Likewise, I never speak on anyone’s behalf save my own. But I am not an influential or well-known public figure, as the Ladies in White are. Nothing I can say will have the repercussions or the significance that any declaration or action by the Ladies could have.

In any event, what’s important is that they, or Berta Soler in this case, have exercised their right to free speech. This is something I stated in my previous article and say again now. Ideally, the Ladies in White would be able to exercise this right in the Cuban media, so that Cubans could freely decide whether or not they identify with their opinions.

One thing many of my readers agree on is that the US blockade is not truly to blame for Cuba’s situation, and that lifting it would not bring significant changes to the country.

These readers tend to call it the “embargo”. My apologies, but I’ve been hearing and reading the term “blockade” in our news and our press for far too long to suddenly start saying “embargo” now. It’s difficult. But that’s not the point, the point is determining what repercussions it has on our daily lives.

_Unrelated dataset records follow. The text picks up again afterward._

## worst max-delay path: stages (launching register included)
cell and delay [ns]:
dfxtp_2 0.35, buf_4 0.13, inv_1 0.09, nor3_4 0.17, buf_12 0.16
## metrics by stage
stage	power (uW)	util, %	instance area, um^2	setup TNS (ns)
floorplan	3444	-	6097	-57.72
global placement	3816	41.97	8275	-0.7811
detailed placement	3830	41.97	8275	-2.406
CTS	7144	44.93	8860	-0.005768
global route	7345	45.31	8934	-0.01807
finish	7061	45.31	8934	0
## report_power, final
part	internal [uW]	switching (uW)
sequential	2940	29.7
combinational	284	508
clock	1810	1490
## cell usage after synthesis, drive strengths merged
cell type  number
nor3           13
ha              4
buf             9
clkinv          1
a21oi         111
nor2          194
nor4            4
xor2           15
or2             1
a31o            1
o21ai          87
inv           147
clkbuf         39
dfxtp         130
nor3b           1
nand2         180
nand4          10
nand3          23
### src/rtl/alu_op_issuer_pkg.sv
// Purpose: shared types and sizing helpers for the ALU command issuer.
// Latency: n/a (declarations only).
// Backpressure: n/a.
// Contents: FSM state encoding (2-bit) and command record width CMD_W = 2 + 2*WIDTH.
package alu_issuer_pkg;

  typedef enum logic [1:0] {
    ST_IDLE  = 2'd0,
    ST_ISSUE = 2'd1,
    ST_WAIT  = 2'd2,
    ST_RESP  = 2'd3
  } state_t;

  localparam int DEFAULT_WIDTH = 8;

  // Width of one buffered command: opcode plus both operands.
  function automatic int cmd_width(input int width);
    return 2 + 2 * width;
  endfunction

  localparam int CMD_W = cmd_width(DEFAULT_WIDTH);

endpackage

### src/rtl/alu_op_issuer_if.sv
// Purpose: bundles the command, ALU-control and response channels of the issuer.
// Latency: n/a (wires only).
// Backpressure: cmd channel via cmd_ready, rsp channel via rsp_ready.
// Modports: master = issuer side (drives cmd_ready, alu_*, rsp_*, busy);
//           slave  = environment side (command source, ALU control, response sink).
interface alu_op_issuer_if #(
  parameter int WIDTH = 8
);
  logic             cmd_valid;
  logic             cmd_ready;
  logic [1:0]       cmd_opcode;
  logic [WIDTH-1:0] cmd_a;
  logic [WIDTH-1:0] cmd_b;

  logic [1:0]       alu_opcode;
  logic [WIDTH-1:0] alu_a;
  logic [WIDTH-1:0] alu_b;
  logic             alu_en;
  logic             alu_done;
  logic [WIDTH-1:0] alu_res;

  logic             rsp_valid;
  logic             rsp_ready;
  logic [1:0]       rsp_opcode;
  logic [WIDTH-1:0] rsp_res;
  logic             rsp_err;

  logic             busy;

  modport master (
    input  cmd_valid, cmd_opcode, cmd_a, cmd_b,
    output cmd_ready,
    output alu_opcode, alu_a, alu_b, alu_en,
    input  alu_done, alu_res,
    output rsp_valid, rsp_opcode, rsp_res, rsp_err,
    input  rsp_ready,
    output busy
  );

  modport slave (
    output cmd_valid, cmd_opcode, cmd_a, cmd_b,
    input  cmd_ready,
    input  alu_opcode, alu_a, alu_b, alu_en,
    output alu_done, alu_res,
    input  rsp_valid, rsp_opcode, rsp_res, rsp_err,
    output rsp_ready,
    input  busy
  );

endinterface

### src/rtl/alu_op_issuer_cmd_fifo.sv
// Purpose: synchronous show-ahead FIFO holding pending ALU commands.
// Latency: a push at edge t is visible on dout/empty in the cycle after edge t.
// Backpressure: push ignored while full (even with a same-cycle pop); pop ignored while empty.
// Ports: clk, rst (sync, active-high), push, pop, din, dout (head entry), full, empty.
module alu_cmd_fifo #(
  parameter int W     = 18,
  parameter int DEPTH = 4
) (
  input  logic         clk,
  input  logic         rst,
  input  logic         push,
  input  logic         pop,
  input  logic [W-1:0] din,
  output logic [W-1:0] dout,
  output logic         full,
  output logic         empty
);

  localparam int AW = $clog2(DEPTH);

  // One extra pointer bit distinguishes full from empty when the indices match.
  logic [AW:0]  wr_ptr_q, wr_ptr_d;
  logic [AW:0]  rd_ptr_q, rd_ptr_d;
  logic [W-1:0] mem [DEPTH];
  logic         do_push;
  logic         do_pop;

  assign full    = (wr_ptr_q[AW] != rd_ptr_q[AW]) && (wr_ptr_q[AW-1:0] == rd_ptr_q[AW-1:0]);
  assign empty   = (wr_ptr_q == rd_ptr_q);
  assign do_push = push && !full;
  assign do_pop  = pop && !empty;
  assign dout    = mem[rd_ptr_q[AW-1:0]];

  always_comb begin
    wr_ptr_d = wr_ptr_q;
    rd_ptr_d = rd_ptr_q;
    if (do_push) wr_ptr_d = wr_ptr_q + (AW+1)'(1);
    if (do_pop)  rd_ptr_d = rd_ptr_q + (AW+1)'(1);
  end

  always_ff @(posedge clk) begin
    if (rst) begin
      wr_ptr_q <= '0;
      rd_ptr_q <= '0;
    end else begin
      wr_ptr_q <= wr_ptr_d;
      rd_ptr_q <= rd_ptr_d;
    end
  end

  // Storage needs no reset: entries are only read once the pointers say they are valid.
  always_ff @(posedge clk) begin
    if (do_push) mem[wr_ptr_q[AW-1:0]] <= din;
  end

endmodule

I confess I am unsure as to what the scope of its consequences is. On the one hand, it is obviously doing something, as successive US administrations have insisted on maintaining it, and the Ladies in White have requested a continuation of these economic pressures on the island.

A group of Damas de Blanco.  Photo: Tracey Eaton
A group of Damas de Blanco. Photo: Tracey Eaton

On the other hand, I sometimes ask myself: “how many of our problems are actually caused by the blockade?” History has shown that the Ten Million Ton Harvest (a failed undertaking), the massive failed Havana periphery coffee plantations, the Revolutionary Offensive (which among other things closed all small private businesses), were mistakes plain and simple, and costly ones at that. How did the blockade have to do with these, if anything?

It’s hard to determine, with any degree of exactitude, to what extent the blockade, sorry, the embargo…heck, the blockade, affects the lives of the Cuban people. What I do know is that, while it is still around, this blockade, or embargo, or whatever you want to call it, will continue to be guilty of all our problems, of everything that doesn’t quite work, of all the mistakes made by our leaders.

So, I again ask myself: who stands to benefit from the blockade? Who continue to use it as a pretext for the failure of the economic model they now seek to modernize?

Who will continue to repress and discredit those who oppose the government, claiming that they are at the service of a foreign power? Who truly profits from the petition made by the Ladies in White?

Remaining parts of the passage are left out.